■ **EXTRACTED MATERIAL**:

$ cat src/rtl/smew_pkg.sv
// Package of constants and types for the static memory external wait block.
`default_nettype none
package smew_pkg;
  localparam int        CS_NUM        = 4;
  localparam int        CNT_W         = 6;
  localparam logic [1:0] WAIT_DISABLED = 2'h0;
  localparam logic [1:0] WAIT_RSVD     = 2'h1;
  localparam logic [1:0] WAIT_FROZEN   = 2'h2;
  localparam logic [1:0] WAIT_READY    = 2'h3;
  localparam logic [1:0] WAIT_MODE_RST = 2'h0;
  localparam logic       STROBE_IDLE   = 1'b1;
  localparam logic [5:0] CNT_RST       = 6'h00;
  localparam int        SYNC_STAGES   = 2;

  typedef enum logic [1:0] {
    SMEW_IDLE,
    SMEW_SETUP,
    SMEW_PULSE,
    SMEW_HOLD
  } smew_phase_type;
endpackage
`default_nettype wire

$ cat src/rtl/smew_sync.sv
// Two-stage synchroniser for the active-low external wait pin.
`default_nettype none
module smew_sync (
  input  wire logic clk,
  input  wire logic rst,
  input  wire logic asyncIn,
  output logic      syncOut
);
  logic meta_q;
  logic meta_d;
  logic sync_q;
  logic sync_d;

  always_comb begin
    meta_d = asyncIn;
    sync_d = meta_q;
  end

  // Resets to the inactive (high) level so a stalled pin at reset does not freeze.
  always_ff @(posedge clk or posedge rst) begin
    if (rst) begin
      meta_q <= 1'b1;
      sync_q <= 1'b1;
    end else begin
      meta_q <= meta_d;
      sync_q <= sync_d;
    end
  end

  assign syncOut = sync_q;
endmodule
`default_nettype wire

$ cat src/rtl/smew_access.sv
// Access sequencer of the static memory controller with external wait handling.
//
// Contract
// - Wait pin stretches accesses only when the chip select mode is frozen or ready.
// - Disabled wait mode ignores the wait pin entirely.
// - Wait stalls relative to the controlling strobe chosen by read or write mode.
// - Synchronised wait is sampled only during the strobe pulse phase.
// - Wait asserted outside the sampling window has no effect.
// - Wait is active low and synchronised before use.
// - Frozen mode stops all counters and holds every control output.
// - On release, the access resumes from the exact phase and count.
`default_nettype none
module smew_access #(
  parameter int CS_NUM = smew_pkg::CS_NUM,
  parameter int CNT_W  = smew_pkg::CNT_W
) (
  input  wire logic                      clk,
  input  wire logic                      rst,
  input  wire logic                      extWaitN,
  input  wire logic [2*CS_NUM-1:0]       waitModeSel,
  input  wire logic [CS_NUM-1:0]         readNcsCtrl,
  input  wire logic [CS_NUM-1:0]         writeNcsCtrl,
  input  wire logic                      accReq,
  input  wire logic                      accWrite,
  input  wire logic [$clog2(CS_NUM)-1:0] accCs,
  input  wire logic [CNT_W-1:0]          setupCycles,
  input  wire logic [CNT_W-1:0]          pulseCycles,
  input  wire logic [CNT_W-1:0]          holdCycles,
  output logic                           accBusy,
  output logic                           accDone,
  output logic                           accStalled,
  output logic [CS_NUM-1:0]              chipSelN,
  output logic                           readStrobeN,
  output logic                           writeStrobeN
);

  ////////////////////////////////////////////////////////////////////////////
  // Wait input conditioning.

  logic waitSyncN;

  smew_sync u_sync (
    .clk    (clk),
    .rst    (rst),
    .asyncIn(extWaitN),
    .syncOut(waitSyncN)
  );

  ////////////////////////////////////////////////////////////////////////////
  // Sequencer state.

  smew_pkg::smew_phase_type phase_q;
  smew_pkg::smew_phase_type phase_d;
  logic [CNT_W-1:0]          cnt_q;
  logic [CNT_W-1:0]          cnt_d;
  logic                      write_q;
  logic                      write_d;
  logic [$clog2(CS_NUM)-1:0] cs_q;
  logic [$clog2(CS_NUM)-1:0] cs_d;
  logic [CNT_W-1:0]          pulse_q;
  logic [CNT_W-1:0]          pulse_d;
  logic [CNT_W-1:0]          hold_q;
  logic [CNT_W-1:0]          hold_d;
  logic [1:0]                mode_q;
  logic [1:0]                mode_d;
  logic                      ncsCtrl_q;
  logic                      ncsCtrl_d;
  logic                      done_q;
  logic                      done_d;
  logic                      stall_q;
  logic                      stall_d;
  logic [CS_NUM-1:0]         csN_q;
  logic [CS_NUM-1:0]         csN_d;
  logic                      rdN_q;
  logic                      rdN_d;
  logic                      wrN_q;
  logic                      wrN_d;
  logic                      waitOn;
  logic                      freeze;
  logic [1:0]                reqMode;

  always_comb begin
    reqMode = waitModeSel[2*accCs +: 2];
  end

  // Only the frozen and ready encodings honour the pin; ready is treated like
  // frozen here because its distinct behaviour is not defined for this block.
  always_comb begin
    waitOn = (mode_q == smew_pkg::WAIT_FROZEN) || (mode_q == smew_pkg::WAIT_READY);
    // The freeze is evaluated only in the pulse phase of the controlling strobe;
    // with NCS control the chip select pulse is the same phase window.
    freeze = waitOn && (phase_q == smew_pkg::SMEW_PULSE) && !waitSyncN;
  end

  always_comb begin
    phase_d   = phase_q;
    cnt_d     = cnt_q;
    write_d   = write_q;
    cs_d      = cs_q;
    pulse_d   = pulse_q;
    hold_d    = hold_q;
    mode_d    = mode_q;
    ncsCtrl_d = ncsCtrl_q;
    done_d    = 1'b0;
    stall_d   = freeze;
    csN_d     = csN_q;
    rdN_d     = rdN_q;
    wrN_d     = wrN_q;
    if (freeze) begin
      // Everything holds; there is deliberately no timeout counter.
      phase_d = phase_q;
    end else begin
      case (phase_q)
        smew_pkg::SMEW_IDLE: begin
          if (accReq) begin
            write_d   = accWrite;
            cs_d      = accCs;
            pulse_d   = pulseCycles;
            hold_d    = holdCycles;
            mode_d    = reqMode;
            ncsCtrl_d = accWrite ? writeNcsCtrl[accCs] : readNcsCtrl[accCs];
            cnt_d     = setupCycles;
            phase_d   = smew_pkg::SMEW_SETUP;
            csN_d     = {CS_NUM{1'b1}};
            if (ncsCtrl_d == 1'b0) begin
              csN_d[accCs] = 1'b0;
            end
          end
        end
        smew_pkg::SMEW_SETUP: begin
          if (cnt_q == '0) begin
            phase_d      = smew_pkg::SMEW_PULSE;
            cnt_d        = pulse_q;
            csN_d[cs_q]  = 1'b0;
            rdN_d        = write_q;
            wrN_d        = !write_q;
          end else begin
            cnt_d = cnt_q - CNT_W'(1);
          end
        end
        smew_pkg::SMEW_PULSE: begin
          // Resumes here with the counter value kept through the stall.
          if (cnt_q == '0) begin
            phase_d = smew_pkg::SMEW_HOLD;
            cnt_d   = hold_q;
            rdN_d   = smew_pkg::STROBE_IDLE;
            wrN_d   = smew_pkg::STROBE_IDLE;
            if (ncsCtrl_q) begin
              csN_d = {CS_NUM{1'b1}};
            end
          end else begin
            cnt_d = cnt_q - CNT_W'(1);
          end
        end
        smew_pkg::SMEW_HOLD: begin
          if (cnt_q == '0) begin
            phase_d = smew_pkg::SMEW_IDLE;
            csN_d   = {CS_NUM{1'b1}};
            done_d  = 1'b1;
          end else begin
            cnt_d = cnt_q - CNT_W'(1);
          end
        end
        default: begin
          phase_d = smew_pkg::SMEW_IDLE;
          csN_d   = {CS_NUM{1'b1}};
          rdN_d   = smew_pkg::STROBE_IDLE;
          wrN_d   = smew_pkg::STROBE_IDLE;
        end
      endcase
    end
  end

  always_ff @(posedge clk or posedge rst) begin
    if (rst) begin
      phase_q   <= smew_pkg::SMEW_IDLE;
      cnt_q     <= smew_pkg::CNT_RST;
      write_q   <= 1'b0;
      cs_q      <= '0;
      pulse_q   <= smew_pkg::CNT_RST;
      hold_q    <= smew_pkg::CNT_RST;
      mode_q    <= smew_pkg::WAIT_MODE_RST;
      ncsCtrl_q <= 1'b0;
      done_q    <= 1'b0;
      stall_q   <= 1'b0;
      csN_q     <= {CS_NUM{1'b1}};
      rdN_q     <= smew_pkg::STROBE_IDLE;
      wrN_q     <= smew_pkg::STROBE_IDLE;
    end else begin
      phase_q   <= phase_d;
      cnt_q     <= cnt_d;
      write_q   <= write_d;
      cs_q      <= cs_d;
      pulse_q   <= pulse_d;
      hold_q    <= hold_d;
      mode_q    <= mode_d;
      ncsCtrl_q <= ncsCtrl_d;
      done_q    <= done_d;
      stall_q   <= stall_d;
      csN_q     <= csN_d;
      rdN_q     <= rdN_d;
      wrN_q     <= wrN_d;
    end
  end

  ////////////////////////////////////////////////////////////////////////////
  // Outputs, all straight from flip-flops.

  logic busy_q;
  logic busy_d;

  always_comb begin
    busy_d = (phase_d != smew_pkg::SMEW_IDLE);
  end

  always_ff @(posedge clk or posedge rst) begin
    if (rst) begin
      busy_q <= 1'b0;
    end else begin
      busy_q <= busy_d;
    end
  end

  assign accBusy      = busy_q;
  assign accDone      = done_q;
  assign accStalled   = stall_q;
  assign chipSelN     = csN_q;
  assign readStrobeN  = rdN_q;
  assign writeStrobeN = wrN_q;

endmodule
`default_nettype wire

■ **REQUIREMENT**: Only a number is wanted: how many lines above include "readNcsCtrl"?

■ **RESULT OF THIS TASK**: 2